_What you are asked to do_: Transcribe the stretch of entries below from the line with "Non-filler instance count" through the line with "Core Footprint |", exactly and with both ends included; leave out all other lines.

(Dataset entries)
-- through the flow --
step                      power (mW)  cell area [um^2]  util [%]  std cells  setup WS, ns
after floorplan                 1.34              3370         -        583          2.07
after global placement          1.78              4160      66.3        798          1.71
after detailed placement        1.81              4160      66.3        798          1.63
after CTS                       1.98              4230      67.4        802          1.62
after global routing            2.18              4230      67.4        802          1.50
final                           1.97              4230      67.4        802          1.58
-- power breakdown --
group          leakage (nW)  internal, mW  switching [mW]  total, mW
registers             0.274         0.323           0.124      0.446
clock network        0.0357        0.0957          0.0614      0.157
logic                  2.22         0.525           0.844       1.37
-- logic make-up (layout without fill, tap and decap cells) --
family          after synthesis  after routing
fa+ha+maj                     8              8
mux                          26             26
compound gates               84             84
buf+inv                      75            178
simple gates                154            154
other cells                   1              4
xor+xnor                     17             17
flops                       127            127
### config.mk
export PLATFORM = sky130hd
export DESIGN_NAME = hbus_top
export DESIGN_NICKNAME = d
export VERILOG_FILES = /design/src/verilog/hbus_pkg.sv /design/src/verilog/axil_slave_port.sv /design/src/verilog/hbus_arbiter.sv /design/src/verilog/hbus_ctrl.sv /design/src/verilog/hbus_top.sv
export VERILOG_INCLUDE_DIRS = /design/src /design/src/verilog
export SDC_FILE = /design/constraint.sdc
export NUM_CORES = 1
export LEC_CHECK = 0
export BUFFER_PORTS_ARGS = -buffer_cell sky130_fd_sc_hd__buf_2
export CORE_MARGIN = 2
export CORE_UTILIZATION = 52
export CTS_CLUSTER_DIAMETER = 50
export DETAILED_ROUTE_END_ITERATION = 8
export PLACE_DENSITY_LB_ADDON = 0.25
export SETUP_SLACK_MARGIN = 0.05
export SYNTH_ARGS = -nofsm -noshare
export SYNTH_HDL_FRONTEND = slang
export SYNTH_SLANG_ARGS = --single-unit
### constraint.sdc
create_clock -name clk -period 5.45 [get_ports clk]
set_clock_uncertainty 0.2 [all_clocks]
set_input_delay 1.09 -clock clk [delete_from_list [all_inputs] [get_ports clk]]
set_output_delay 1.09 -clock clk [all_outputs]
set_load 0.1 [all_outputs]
==
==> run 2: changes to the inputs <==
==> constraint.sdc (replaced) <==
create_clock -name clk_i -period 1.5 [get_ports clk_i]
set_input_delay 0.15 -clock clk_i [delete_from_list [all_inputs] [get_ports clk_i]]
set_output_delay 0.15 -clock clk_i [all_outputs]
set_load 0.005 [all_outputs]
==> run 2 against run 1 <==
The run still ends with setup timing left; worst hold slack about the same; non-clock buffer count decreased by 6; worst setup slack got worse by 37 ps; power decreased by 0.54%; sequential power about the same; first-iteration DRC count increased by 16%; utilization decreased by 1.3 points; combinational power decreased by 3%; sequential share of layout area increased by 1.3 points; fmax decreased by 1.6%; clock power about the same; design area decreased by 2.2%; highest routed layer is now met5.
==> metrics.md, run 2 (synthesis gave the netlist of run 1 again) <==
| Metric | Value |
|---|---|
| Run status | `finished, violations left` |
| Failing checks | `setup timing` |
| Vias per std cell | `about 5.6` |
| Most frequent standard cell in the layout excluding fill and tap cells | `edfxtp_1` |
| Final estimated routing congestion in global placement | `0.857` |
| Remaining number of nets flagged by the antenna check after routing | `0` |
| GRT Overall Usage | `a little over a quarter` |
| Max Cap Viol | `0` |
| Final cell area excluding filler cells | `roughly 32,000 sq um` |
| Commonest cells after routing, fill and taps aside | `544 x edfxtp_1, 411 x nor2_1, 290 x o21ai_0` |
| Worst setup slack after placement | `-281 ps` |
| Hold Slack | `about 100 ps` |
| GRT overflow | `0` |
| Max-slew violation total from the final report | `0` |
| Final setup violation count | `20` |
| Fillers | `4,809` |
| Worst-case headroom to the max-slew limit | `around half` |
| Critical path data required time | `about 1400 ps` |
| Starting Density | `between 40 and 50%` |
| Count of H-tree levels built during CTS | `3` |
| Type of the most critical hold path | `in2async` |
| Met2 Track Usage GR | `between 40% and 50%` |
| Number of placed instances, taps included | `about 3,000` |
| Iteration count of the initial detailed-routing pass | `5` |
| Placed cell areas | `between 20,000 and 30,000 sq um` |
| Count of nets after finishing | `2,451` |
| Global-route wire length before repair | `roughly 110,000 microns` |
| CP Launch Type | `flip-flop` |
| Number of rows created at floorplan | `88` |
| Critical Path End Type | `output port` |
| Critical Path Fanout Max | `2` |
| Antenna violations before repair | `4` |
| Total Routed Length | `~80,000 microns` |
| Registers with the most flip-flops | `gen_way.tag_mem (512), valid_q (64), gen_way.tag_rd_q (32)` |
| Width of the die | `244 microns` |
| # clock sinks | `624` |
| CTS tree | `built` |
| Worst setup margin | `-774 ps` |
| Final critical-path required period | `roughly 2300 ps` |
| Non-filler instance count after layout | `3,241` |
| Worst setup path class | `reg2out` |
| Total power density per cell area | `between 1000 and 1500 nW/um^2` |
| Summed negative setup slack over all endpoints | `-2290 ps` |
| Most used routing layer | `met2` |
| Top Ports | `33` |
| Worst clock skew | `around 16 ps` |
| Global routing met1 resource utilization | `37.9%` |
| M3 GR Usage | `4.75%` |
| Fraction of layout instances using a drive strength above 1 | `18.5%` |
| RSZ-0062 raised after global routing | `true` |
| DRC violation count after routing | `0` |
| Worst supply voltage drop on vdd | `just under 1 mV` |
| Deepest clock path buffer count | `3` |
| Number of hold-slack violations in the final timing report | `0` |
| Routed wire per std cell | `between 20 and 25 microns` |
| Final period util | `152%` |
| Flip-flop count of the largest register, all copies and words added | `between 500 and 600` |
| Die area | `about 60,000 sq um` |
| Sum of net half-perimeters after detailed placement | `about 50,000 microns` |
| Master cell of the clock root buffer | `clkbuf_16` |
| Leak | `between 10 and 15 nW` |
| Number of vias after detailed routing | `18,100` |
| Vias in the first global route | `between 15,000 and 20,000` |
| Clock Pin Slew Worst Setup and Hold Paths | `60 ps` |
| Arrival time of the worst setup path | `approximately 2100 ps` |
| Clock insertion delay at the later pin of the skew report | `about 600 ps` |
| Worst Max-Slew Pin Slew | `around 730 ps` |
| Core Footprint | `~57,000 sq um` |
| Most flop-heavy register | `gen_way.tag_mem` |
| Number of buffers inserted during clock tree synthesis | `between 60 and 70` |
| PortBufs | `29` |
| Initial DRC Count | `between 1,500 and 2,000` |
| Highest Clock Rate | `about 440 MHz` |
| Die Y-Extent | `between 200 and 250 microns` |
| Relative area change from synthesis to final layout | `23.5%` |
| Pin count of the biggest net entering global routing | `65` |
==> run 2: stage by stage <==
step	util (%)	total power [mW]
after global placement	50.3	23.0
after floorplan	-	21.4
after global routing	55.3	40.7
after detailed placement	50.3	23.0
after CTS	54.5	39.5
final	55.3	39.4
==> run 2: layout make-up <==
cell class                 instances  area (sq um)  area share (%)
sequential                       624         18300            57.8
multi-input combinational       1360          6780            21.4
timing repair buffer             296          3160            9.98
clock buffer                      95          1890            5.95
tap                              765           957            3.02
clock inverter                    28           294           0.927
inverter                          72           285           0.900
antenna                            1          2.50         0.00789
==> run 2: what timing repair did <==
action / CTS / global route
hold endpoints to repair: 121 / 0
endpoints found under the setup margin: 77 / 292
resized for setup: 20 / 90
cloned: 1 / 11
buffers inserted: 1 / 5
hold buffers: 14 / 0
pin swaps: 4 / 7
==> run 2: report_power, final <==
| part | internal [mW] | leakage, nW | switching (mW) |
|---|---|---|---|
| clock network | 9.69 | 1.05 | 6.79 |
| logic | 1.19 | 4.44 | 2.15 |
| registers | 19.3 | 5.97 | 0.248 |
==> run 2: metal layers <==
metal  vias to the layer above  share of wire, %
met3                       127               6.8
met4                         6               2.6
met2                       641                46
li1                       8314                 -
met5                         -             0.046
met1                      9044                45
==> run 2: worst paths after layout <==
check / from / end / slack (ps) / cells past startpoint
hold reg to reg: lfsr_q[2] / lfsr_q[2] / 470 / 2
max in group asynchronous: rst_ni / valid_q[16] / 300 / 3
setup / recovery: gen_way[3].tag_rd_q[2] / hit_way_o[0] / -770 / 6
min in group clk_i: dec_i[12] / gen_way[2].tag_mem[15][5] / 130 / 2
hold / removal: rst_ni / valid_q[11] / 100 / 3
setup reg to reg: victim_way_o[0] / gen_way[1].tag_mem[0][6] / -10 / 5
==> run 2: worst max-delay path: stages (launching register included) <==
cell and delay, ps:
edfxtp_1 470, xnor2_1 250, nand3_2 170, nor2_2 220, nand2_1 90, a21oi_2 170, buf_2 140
---
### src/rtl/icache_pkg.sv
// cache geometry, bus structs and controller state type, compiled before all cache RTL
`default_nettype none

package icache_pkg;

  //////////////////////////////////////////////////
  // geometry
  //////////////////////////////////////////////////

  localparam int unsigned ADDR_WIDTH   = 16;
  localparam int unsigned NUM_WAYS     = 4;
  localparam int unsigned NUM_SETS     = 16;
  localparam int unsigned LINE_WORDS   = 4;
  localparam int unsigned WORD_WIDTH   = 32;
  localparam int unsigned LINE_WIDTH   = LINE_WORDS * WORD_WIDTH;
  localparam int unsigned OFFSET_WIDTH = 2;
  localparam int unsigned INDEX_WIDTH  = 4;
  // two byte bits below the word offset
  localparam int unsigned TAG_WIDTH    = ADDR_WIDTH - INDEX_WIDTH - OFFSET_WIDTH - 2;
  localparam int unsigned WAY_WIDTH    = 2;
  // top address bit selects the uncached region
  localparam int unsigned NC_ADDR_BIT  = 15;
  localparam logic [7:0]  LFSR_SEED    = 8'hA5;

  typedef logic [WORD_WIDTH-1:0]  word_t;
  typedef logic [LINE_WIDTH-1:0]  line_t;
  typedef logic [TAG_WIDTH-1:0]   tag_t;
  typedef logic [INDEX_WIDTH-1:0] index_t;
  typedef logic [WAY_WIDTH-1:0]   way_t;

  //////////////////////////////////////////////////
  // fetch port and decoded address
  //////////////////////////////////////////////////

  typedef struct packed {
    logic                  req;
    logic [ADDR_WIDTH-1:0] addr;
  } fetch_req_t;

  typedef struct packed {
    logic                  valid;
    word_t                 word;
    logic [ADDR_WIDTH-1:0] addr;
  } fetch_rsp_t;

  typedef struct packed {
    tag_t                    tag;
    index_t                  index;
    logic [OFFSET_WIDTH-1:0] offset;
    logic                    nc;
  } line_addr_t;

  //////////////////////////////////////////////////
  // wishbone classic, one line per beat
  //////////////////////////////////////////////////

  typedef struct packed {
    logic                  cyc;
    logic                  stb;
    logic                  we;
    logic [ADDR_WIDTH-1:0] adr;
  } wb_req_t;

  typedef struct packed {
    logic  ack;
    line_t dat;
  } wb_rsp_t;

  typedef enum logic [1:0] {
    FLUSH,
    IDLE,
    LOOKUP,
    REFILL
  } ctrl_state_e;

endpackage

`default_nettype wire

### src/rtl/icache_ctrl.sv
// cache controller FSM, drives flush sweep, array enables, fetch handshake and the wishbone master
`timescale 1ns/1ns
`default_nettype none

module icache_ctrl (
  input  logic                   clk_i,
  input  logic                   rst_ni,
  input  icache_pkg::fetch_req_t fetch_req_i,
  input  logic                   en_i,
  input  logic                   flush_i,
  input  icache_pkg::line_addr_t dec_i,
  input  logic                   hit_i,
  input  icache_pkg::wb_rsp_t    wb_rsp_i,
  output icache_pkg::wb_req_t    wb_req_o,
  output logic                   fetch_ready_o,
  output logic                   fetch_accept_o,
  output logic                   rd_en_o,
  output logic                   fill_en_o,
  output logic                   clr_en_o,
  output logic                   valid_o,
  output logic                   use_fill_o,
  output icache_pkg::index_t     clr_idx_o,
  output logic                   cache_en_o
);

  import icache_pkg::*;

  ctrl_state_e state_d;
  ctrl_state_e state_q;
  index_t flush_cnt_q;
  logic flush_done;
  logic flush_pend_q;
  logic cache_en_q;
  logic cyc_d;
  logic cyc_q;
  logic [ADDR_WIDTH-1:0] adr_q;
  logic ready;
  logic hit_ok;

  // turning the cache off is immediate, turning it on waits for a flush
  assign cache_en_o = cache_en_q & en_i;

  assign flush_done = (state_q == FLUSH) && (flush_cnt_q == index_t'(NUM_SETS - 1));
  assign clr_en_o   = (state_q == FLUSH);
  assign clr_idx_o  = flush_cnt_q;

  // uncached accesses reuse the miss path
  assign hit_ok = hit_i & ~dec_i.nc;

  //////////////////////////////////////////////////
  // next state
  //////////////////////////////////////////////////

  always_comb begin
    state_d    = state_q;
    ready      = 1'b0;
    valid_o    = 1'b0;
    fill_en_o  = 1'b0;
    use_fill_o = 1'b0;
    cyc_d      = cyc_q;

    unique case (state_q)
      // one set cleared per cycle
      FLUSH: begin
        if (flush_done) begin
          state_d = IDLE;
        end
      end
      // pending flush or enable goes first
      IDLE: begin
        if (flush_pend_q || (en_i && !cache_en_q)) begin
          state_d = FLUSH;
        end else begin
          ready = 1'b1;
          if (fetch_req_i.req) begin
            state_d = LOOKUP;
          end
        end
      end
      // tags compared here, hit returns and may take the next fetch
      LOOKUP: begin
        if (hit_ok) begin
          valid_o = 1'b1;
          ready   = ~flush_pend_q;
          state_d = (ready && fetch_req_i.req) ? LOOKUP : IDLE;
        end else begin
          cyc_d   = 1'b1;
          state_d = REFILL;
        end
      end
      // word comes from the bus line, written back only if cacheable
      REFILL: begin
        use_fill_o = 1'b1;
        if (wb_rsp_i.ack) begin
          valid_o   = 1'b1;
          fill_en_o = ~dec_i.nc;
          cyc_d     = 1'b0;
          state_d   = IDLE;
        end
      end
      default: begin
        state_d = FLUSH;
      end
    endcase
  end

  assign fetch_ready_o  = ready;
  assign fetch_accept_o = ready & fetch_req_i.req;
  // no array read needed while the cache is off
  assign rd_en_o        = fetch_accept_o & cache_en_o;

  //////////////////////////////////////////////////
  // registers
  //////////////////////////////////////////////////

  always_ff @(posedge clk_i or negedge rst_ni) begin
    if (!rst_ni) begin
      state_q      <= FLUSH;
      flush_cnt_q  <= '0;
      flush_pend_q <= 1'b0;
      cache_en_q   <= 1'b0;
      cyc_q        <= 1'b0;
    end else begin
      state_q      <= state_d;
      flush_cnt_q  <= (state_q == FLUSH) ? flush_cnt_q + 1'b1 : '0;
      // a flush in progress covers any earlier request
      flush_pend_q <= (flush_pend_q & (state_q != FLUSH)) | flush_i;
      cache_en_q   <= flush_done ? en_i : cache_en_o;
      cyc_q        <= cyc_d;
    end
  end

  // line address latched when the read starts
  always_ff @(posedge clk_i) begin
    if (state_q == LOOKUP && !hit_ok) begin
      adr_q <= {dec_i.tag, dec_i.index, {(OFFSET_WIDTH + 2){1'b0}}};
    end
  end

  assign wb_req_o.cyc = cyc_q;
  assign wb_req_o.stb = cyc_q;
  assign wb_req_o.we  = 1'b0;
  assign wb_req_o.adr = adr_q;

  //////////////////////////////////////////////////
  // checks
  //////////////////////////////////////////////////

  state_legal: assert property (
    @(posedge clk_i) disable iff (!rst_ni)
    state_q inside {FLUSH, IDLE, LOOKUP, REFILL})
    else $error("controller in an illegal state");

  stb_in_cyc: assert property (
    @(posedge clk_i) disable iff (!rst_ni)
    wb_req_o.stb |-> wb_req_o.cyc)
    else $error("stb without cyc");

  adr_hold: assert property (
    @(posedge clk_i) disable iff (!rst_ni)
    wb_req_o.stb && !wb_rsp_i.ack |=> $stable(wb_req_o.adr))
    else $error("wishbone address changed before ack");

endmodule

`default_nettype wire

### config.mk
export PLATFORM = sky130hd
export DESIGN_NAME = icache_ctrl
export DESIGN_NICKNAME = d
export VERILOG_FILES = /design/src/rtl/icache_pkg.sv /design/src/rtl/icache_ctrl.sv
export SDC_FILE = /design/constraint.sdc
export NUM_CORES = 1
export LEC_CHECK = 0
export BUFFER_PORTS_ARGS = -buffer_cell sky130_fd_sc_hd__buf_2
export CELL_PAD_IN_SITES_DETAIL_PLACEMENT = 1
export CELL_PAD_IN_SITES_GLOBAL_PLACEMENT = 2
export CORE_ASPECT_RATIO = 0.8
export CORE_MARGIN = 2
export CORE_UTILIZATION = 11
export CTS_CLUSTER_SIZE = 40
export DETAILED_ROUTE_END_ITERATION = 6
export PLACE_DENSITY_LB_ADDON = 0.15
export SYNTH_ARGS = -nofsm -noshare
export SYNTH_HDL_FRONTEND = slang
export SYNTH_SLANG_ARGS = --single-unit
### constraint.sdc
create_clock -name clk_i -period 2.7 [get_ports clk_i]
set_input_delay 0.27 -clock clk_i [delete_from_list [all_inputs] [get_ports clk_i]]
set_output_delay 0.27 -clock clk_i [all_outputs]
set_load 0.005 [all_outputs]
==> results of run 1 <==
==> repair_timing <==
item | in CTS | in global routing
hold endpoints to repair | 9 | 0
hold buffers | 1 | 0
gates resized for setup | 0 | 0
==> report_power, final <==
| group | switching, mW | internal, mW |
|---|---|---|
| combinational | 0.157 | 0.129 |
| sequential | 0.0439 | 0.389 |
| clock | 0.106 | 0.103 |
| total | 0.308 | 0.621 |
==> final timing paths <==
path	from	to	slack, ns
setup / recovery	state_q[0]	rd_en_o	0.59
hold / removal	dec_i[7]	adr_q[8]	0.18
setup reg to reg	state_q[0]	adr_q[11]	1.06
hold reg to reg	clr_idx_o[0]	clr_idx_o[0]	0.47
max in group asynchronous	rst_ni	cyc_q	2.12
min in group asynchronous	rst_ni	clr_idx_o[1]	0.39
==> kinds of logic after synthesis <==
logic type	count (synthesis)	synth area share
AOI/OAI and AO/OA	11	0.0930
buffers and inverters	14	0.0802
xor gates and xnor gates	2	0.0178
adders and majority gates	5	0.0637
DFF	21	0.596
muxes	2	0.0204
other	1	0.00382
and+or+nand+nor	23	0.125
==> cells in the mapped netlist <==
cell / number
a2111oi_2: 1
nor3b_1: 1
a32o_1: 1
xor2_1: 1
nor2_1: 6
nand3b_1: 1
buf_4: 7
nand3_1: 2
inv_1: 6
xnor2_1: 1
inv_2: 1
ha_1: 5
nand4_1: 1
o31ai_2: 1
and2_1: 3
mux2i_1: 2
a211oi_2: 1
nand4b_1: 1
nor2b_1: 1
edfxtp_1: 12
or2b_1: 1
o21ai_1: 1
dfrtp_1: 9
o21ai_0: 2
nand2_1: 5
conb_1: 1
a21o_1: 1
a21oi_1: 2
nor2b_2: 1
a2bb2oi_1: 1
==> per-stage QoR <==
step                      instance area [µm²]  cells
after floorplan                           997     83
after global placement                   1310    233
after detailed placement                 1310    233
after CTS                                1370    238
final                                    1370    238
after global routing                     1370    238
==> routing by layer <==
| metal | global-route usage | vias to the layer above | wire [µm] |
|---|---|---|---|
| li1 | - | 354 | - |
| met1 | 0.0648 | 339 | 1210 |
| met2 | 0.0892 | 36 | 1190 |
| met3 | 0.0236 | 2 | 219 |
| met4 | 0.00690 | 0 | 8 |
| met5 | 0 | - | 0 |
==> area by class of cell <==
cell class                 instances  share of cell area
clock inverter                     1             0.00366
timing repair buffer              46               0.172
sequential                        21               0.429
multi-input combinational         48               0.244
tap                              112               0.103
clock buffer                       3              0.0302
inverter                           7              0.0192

_Answer space_:
| Non-filler instance count after layout | `3,241` |
| Worst setup path class | `reg2out` |
| Total power density per cell area | `between 1000 and 1500 nW/um^2` |
| Summed negative setup slack over all endpoints | `-2290 ps` |
| Most used routing layer | `met2` |
| Top Ports | `33` |
| Worst clock skew | `around 16 ps` |
| Global routing met1 resource utilization | `37.9%` |
| M3 GR Usage | `4.75%` |
| Fraction of layout instances using a drive strength above 1 | `18.5%` |
| RSZ-0062 raised after global routing | `true` |
| DRC violation count after routing | `0` |
| Worst supply voltage drop on vdd | `just under 1 mV` |
| Deepest clock path buffer count | `3` |
| Number of hold-slack violations in the final timing report | `0` |
| Routed wire per std cell | `between 20 and 25 microns` |
| Final period util | `152%` |
| Flip-flop count of the largest register, all copies and words added | `between 500 and 600` |
| Die area | `about 60,000 sq um` |
| Sum of net half-perimeters after detailed placement | `about 50,000 microns` |
| Master cell of the clock root buffer | `clkbuf_16` |
| Leak | `between 10 and 15 nW` |
| Number of vias after detailed routing | `18,100` |
| Vias in the first global route | `between 15,000 and 20,000` |
| Clock Pin Slew Worst Setup and Hold Paths | `60 ps` |
| Arrival time of the worst setup path | `approximately 2100 ps` |
| Clock insertion delay at the later pin of the skew report | `about 600 ps` |
| Worst Max-Slew Pin Slew | `around 730 ps` |
| Core Footprint | `~57,000 sq um` |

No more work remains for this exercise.